Ashok aurait fait un prêt d’environ 17 milliards de nos francs à la direction de la CNSS pour assurer le financement des différents équipements médicaux. Les cotisations mensuelles de Topaz industries à la CNSS seraient autour de cinq cent millions de francs guinéens. Le remboursement du prêt se ferait sur la retenue à la source d’une partie, ou tout, de ses cotisations pendant un certain nombre de mois jusqu’à concurrence du montant emprunté.

La supercherie est que la direction de la CNSS a donné la gestion à la GAM (Guinéenne d’Assistance Médicale) sous le contrôle de Dr Chaloub Houssein qui se trouve aussi être le médecin conseil de la CNSS. Il est à ce titre, la personne qui valide les différentes demandes d’examen ; mais aussi-en tant que gestionnaire de la GAM-, la personne qui réalise et fixe les prix des examens. Ne parlez surtout pas de conflit d’intérêts.

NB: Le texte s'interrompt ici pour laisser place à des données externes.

`src/rtl/frame_buf_arbiter.sv`:
```
// frame_buf_arbiter
//   Shares NUM_BUF whole-frame SDRAM buffers between one frame writer and one
//   frame reader. The writer never lands on the buffer being read or on the
//   newest complete frame. The reader always picks up the newest complete
//   frame. Frames overwritten before being read and frames read more than
//   once are counted in saturating counters.
// Ports
//   clk, rst                   single clock, synchronous active-high reset
//   wr_frame_start/done        writer frame pulses
//   rd_frame_start/done        reader frame pulses
//   wr_active/wr_stall/wr_idx  writer ownership, stall flag and buffer index
//   wr_b_addr/wr_e_addr        writer buffer word address range
//   wr_rst                     1-cycle pulse on each writer allocation
//   rd_active/rd_idx           reader ownership and buffer index
//   rd_b_addr/rd_e_addr        reader buffer word address range
//   rd_rst                     1-cycle pulse on each read start
//   drop_cnt/rpt_cnt           dropped / repeated frame counters
module frame_buf_arbiter #(
  parameter int NUM_BUF     = 3,
  parameter int FRAME_WORDS = 2073600,
  parameter int BASE_ADDR   = 0,
  parameter int ADDR_W      = 24,
  parameter int IDX_W       = 2,
  parameter int CNT_W       = 16
) (
  input  logic              clk,
  input  logic              rst,
  input  logic              wr_frame_start,
  input  logic              wr_frame_done,
  input  logic              rd_frame_start,
  input  logic              rd_frame_done,
  output logic              wr_active,
  output logic              wr_stall,
  output logic [IDX_W-1:0]  wr_idx,
  output logic [ADDR_W-1:0] wr_b_addr,
  output logic [ADDR_W-1:0] wr_e_addr,
  output logic              wr_rst,
  output logic              rd_active,
  output logic [IDX_W-1:0]  rd_idx,
  output logic [ADDR_W-1:0] rd_b_addr,
  output logic [ADDR_W-1:0] rd_e_addr,
  output logic              rd_rst,
  output logic [CNT_W-1:0]  drop_cnt,
  output logic [CNT_W-1:0]  rpt_cnt
);

  localparam logic [1:0] W_IDLE   = 2'd0;
  localparam logic [1:0] W_WAIT   = 2'd1;
  localparam logic [1:0] W_ACTIVE = 2'd2;
  localparam logic       R_IDLE   = 1'b0;
  localparam logic       R_ACTIVE = 1'b1;

  localparam logic [CNT_W-1:0] CNT_MAX = {CNT_W{1'b1}};

  function automatic logic [ADDR_W-1:0] buf_base(input logic [IDX_W-1:0] idx);
    buf_base = ADDR_W'(BASE_ADDR) + ADDR_W'(idx) * ADDR_W'(FRAME_WORDS);
  endfunction

  function automatic logic [ADDR_W-1:0] buf_end(input logic [IDX_W-1:0] idx);
    buf_end = buf_base(idx) + ADDR_W'(FRAME_WORDS) - ADDR_W'(1);
  endfunction

  logic [1:0]        wr_state_q, wr_state_d;
  logic              rd_state_q, rd_state_d;
  logic              wr_active_q, wr_active_d;
  logic              wr_stall_q, wr_stall_d;
  logic [IDX_W-1:0]  wr_idx_q, wr_idx_d;
  logic [ADDR_W-1:0] wr_b_addr_q, wr_b_addr_d;
  logic [ADDR_W-1:0] wr_e_addr_q, wr_e_addr_d;
  logic              wr_rst_q, wr_rst_d;
  logic              rd_active_q, rd_active_d;
  logic [IDX_W-1:0]  rd_idx_q, rd_idx_d;
  logic [ADDR_W-1:0] rd_b_addr_q, rd_b_addr_d;
  logic [ADDR_W-1:0] rd_e_addr_q, rd_e_addr_d;
  logic              rd_rst_q, rd_rst_d;
  logic [CNT_W-1:0]  drop_cnt_q, drop_cnt_d;
  logic [CNT_W-1:0]  rpt_cnt_q, rpt_cnt_d;
  logic [IDX_W-1:0]  latest_q, latest_d;
  logic              latest_vld_q, latest_vld_d;
  logic              unread_q, unread_d;

  logic              cand_vld;
  logic [IDX_W-1:0]  cand_idx;
  logic              rd_take;
  logic              wr_alloc;

  // Lowest free buffer index from registered state; scanning downward lets the
  // lowest qualifying index be the last one written.
  always_comb begin
    cand_vld = 1'b0;
    cand_idx = {IDX_W{1'b0}};
    for (int b = NUM_BUF - 1; b >= 0; b--) begin
      logic ok;
      ok = !(latest_vld_q && (latest_q == IDX_W'(b))) &&
           !(rd_active_q && (rd_idx_q == IDX_W'(b)));
      cand_vld = cand_vld | ok;
      cand_idx = ok ? IDX_W'(b) : cand_idx;
    end
  end

  assign rd_take = (rd_state_q == R_IDLE) && rd_frame_start && latest_vld_q;

  // Next-state logic for reader and writer FSMs and the shared frame state.
  always_comb begin
    wr_state_d   = wr_state_q;
    rd_state_d   = rd_state_q;
    wr_active_d  = wr_active_q;
    wr_stall_d   = 1'b0;
    wr_idx_d     = wr_idx_q;
    wr_b_addr_d  = wr_b_addr_q;
    wr_e_addr_d  = wr_e_addr_q;
    wr_rst_d     = 1'b0;
    rd_active_d  = rd_active_q;
    rd_idx_d     = rd_idx_q;
    rd_b_addr_d  = rd_b_addr_q;
    rd_e_addr_d  = rd_e_addr_q;
    rd_rst_d     = 1'b0;
    drop_cnt_d   = drop_cnt_q;
    rpt_cnt_d    = rpt_cnt_q;
    latest_d     = latest_q;
    latest_vld_d = latest_vld_q;
    unread_d     = unread_q;
    wr_alloc     = 1'b0;

    // Reader first so a simultaneous writer completion can set unread last.
    case (rd_state_q)
      R_IDLE: begin
        if (rd_take) begin
          rd_state_d  = R_ACTIVE;
          rd_active_d = 1'b1;
          rd_idx_d    = latest_q;
          rd_b_addr_d = buf_base(latest_q);
          rd_e_addr_d = buf_end(latest_q);
          rd_rst_d    = 1'b1;
          unread_d    = 1'b0;
          if (!unread_q && (rpt_cnt_q != CNT_MAX)) begin
            rpt_cnt_d = rpt_cnt_q + CNT_W'(1);
          end else begin
            rpt_cnt_d = rpt_cnt_q;
          end
        end else begin
          rd_state_d = R_IDLE;
        end
      end
      R_ACTIVE: begin
        if (rd_frame_done) begin
          rd_state_d  = R_IDLE;
          rd_active_d = 1'b0;
        end else begin
          rd_state_d = R_ACTIVE;
        end
      end
      default: begin
        rd_state_d  = R_IDLE;
        rd_active_d = 1'b0;
      end
    endcase

    case (wr_state_q)
      W_IDLE: begin
        if (wr_frame_start) begin
          if (cand_vld) begin
            wr_alloc = 1'b1;
          end else begin
            wr_state_d = W_WAIT;
            wr_stall_d = 1'b1;
          end
        end else begin
          wr_state_d = W_IDLE;
        end
      end
      W_WAIT: begin
        if (cand_vld) begin
          wr_alloc = 1'b1;
        end else begin
          wr_stall_d = 1'b1;
        end
      end
      W_ACTIVE: begin
        if (wr_frame_done) begin
          wr_state_d   = W_IDLE;
          wr_active_d  = 1'b0;
          latest_d     = wr_idx_q;
          latest_vld_d = 1'b1;
          unread_d     = 1'b1;
          // A frame the reader grabs in this same cycle is not superseded unread.
          if (unread_q && !rd_take && (drop_cnt_q != CNT_MAX)) begin
            drop_cnt_d = drop_cnt_q + CNT_W'(1);
          end else begin
            drop_cnt_d = drop_cnt_q;
          end
        end else if (wr_frame_start) begin
          wr_rst_d = 1'b1;
        end else begin
          wr_state_d = W_ACTIVE;
        end
      end
      default: begin
        wr_state_d  = W_IDLE;
        wr_active_d = 1'b0;
      end
    endcase

    if (wr_alloc) begin
      wr_state_d  = W_ACTIVE;
      wr_active_d = 1'b1;
      wr_idx_d    = cand_idx;
      wr_b_addr_d = buf_base(cand_idx);
      wr_e_addr_d = buf_end(cand_idx);
      wr_rst_d    = 1'b1;
    end else begin
      wr_idx_d = wr_idx_d;
    end
  end

  // State and output registers with synchronous reset.
  always_ff @(posedge clk) begin
    if (rst) begin
      wr_state_q   <= W_IDLE;
      rd_state_q   <= R_IDLE;
      wr_active_q  <= 1'b0;
      wr_stall_q   <= 1'b0;
      wr_idx_q     <= {IDX_W{1'b0}};
      wr_b_addr_q  <= {ADDR_W{1'b0}};
      wr_e_addr_q  <= {ADDR_W{1'b0}};
      wr_rst_q     <= 1'b0;
      rd_active_q  <= 1'b0;
      rd_idx_q     <= {IDX_W{1'b0}};
      rd_b_addr_q  <= {ADDR_W{1'b0}};
      rd_e_addr_q  <= {ADDR_W{1'b0}};
      rd_rst_q     <= 1'b0;
      drop_cnt_q   <= {CNT_W{1'b0}};
      rpt_cnt_q    <= {CNT_W{1'b0}};
      latest_q     <= {IDX_W{1'b0}};
      latest_vld_q <= 1'b0;
      unread_q     <= 1'b0;
    end else begin
      wr_state_q   <= wr_state_d;
      rd_state_q   <= rd_state_d;
      wr_active_q  <= wr_active_d;
      wr_stall_q   <= wr_stall_d;
      wr_idx_q     <= wr_idx_d;
      wr_b_addr_q  <= wr_b_addr_d;
      wr_e_addr_q  <= wr_e_addr_d;
      wr_rst_q     <= wr_rst_d;
      rd_active_q  <= rd_active_d;
      rd_idx_q     <= rd_idx_d;
      rd_b_addr_q  <= rd_b_addr_d;
      rd_e_addr_q  <= rd_e_addr_d;
      rd_rst_q     <= rd_rst_d;
      drop_cnt_q   <= drop_cnt_d;
      rpt_cnt_q    <= rpt_cnt_d;
      latest_q     <= latest_d;
      latest_vld_q <= latest_vld_d;
      unread_q     <= unread_d;
    end
  end

  assign wr_active = wr_active_q;
  assign wr_stall  = wr_stall_q;
  assign wr_idx    = wr_idx_q;
  assign wr_b_addr = wr_b_addr_q;
  assign wr_e_addr = wr_e_addr_q;
  assign wr_rst    = wr_rst_q;
  assign rd_active = rd_active_q;
  assign rd_idx    = rd_idx_q;
  assign rd_b_addr = rd_b_addr_q;
  assign rd_e_addr = rd_e_addr_q;
  assign rd_rst    = rd_rst_q;
  assign drop_cnt  = drop_cnt_q;
  assign rpt_cnt   = rpt_cnt_q;

endmodule
```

Mais le Dr Chaloub que nous avons rencontré dans les locaux se défend d’être le gestionnaire du centre préférant le terme ‘‘coordinateur’’.   Qu’à cela ne tienne.

Les équipements appartenant à la CNSS, installés dans ses locaux, aménagés à ses frais, alimentés en électricité et en eau à ses frais, avec une partie de ses travailleurs, sont exploités par la GAM qui se tape, selon nos informations, 70% des bénéfices contre 30% pour la CNSS ! «Ce ne sont pas des bénéfices, c’est plutôt les recettes qui sont partagées comme telles. Dans les 70% qui reviennent à la GAM, 40% vont aux salaires, 20% aux consommables et seulement 10% constituent le bénéfice, si bénéfice, il y a », rectifie le Dr Chaloub.

Et quand on lui demande à qui appartient la GAM, un peu évasif, il dit qu’elle appartient à un groupe composé de Tunisiens et de Guinéens. Nos sources elles tiennent mordicus que la GAM est une propriété du Dr Chaloub et des en haut de en haut de la Caisse Nationale de Sécurité sociale.

Quid du fonctionnement général de la CNSS ?

Si la réserve de sécurité au Burkina Faso est de huit ans ; 10 ans en Côte d’Ivoire, en Guinée, la CNSS n’a même pas un copeck en réserve. On lorgne le compte attendant une cotisation pour qu’elle soit aussitôt utilisée.

Que dire des travailleurs ? Selon de nombreux témoignages, ils broient du noir. Ils se plaignent de n’avoir jamais bénéficié des différentes augmentations salariales (environ 70%) en faveur des travailleurs guinéens depuis l’avènement d’Alpha Condé au pouvoir.

Rencontré dans un bureau de la CNSS, M. Camara du cabinet d’audit externe à qui nous avons posé une question sur la gestion de l’institution, nous a envoyé paître ! ‘‘Nous voulons vous poser une question sur l’audit de la gestion de la CNSS’’, avons-nous posé comme question. ‘‘Je ne réponds pas à une question dans la rue !’’ répond-il en se dirigeant vers la porte. Nous rétorquons : ‘‘Nous ne sommes pas dans la rue, nous sommes dans un bureau, vous pouvez répondre à notre question ?’’ Sa réponse définitive avant de partir en claquant  la porte : ‘‘Je parle aux gens par rendez-vous !’’

Mais pourquoi a-t-il le nerf à fleur de peau ?  Nous savons que son cabinet recruté pour l’audit externe a fini par  »s’internaliser » en ayant des bureaux au sein même de la CNSS. C’est peut-être une des raisons qui font que l’on sait peu de la gestion de l’institution.

Cependant, selon nos sources, les cotisations mensuelles en faveur de la CNSS s’élèvent à plus de 10 milliards GNF (soit plus de 30 milliards par trimestre). Cependant ses prestations trimestrielles seraient évaluées à environ 8 milliards de GNF. Soit un gap d’environ 20 milliards ! ‘‘Une gestion rigoureuse de cette manne aurait permis de revaloriser les pensions, augmenter le salaire des agents, payer plus de matériels adéquats pour le centre, …ce qui allait réduire les évacuations’’, estime un spécialiste en droit de la sécurité sociale et de la protection sociale que nous avons rencontré.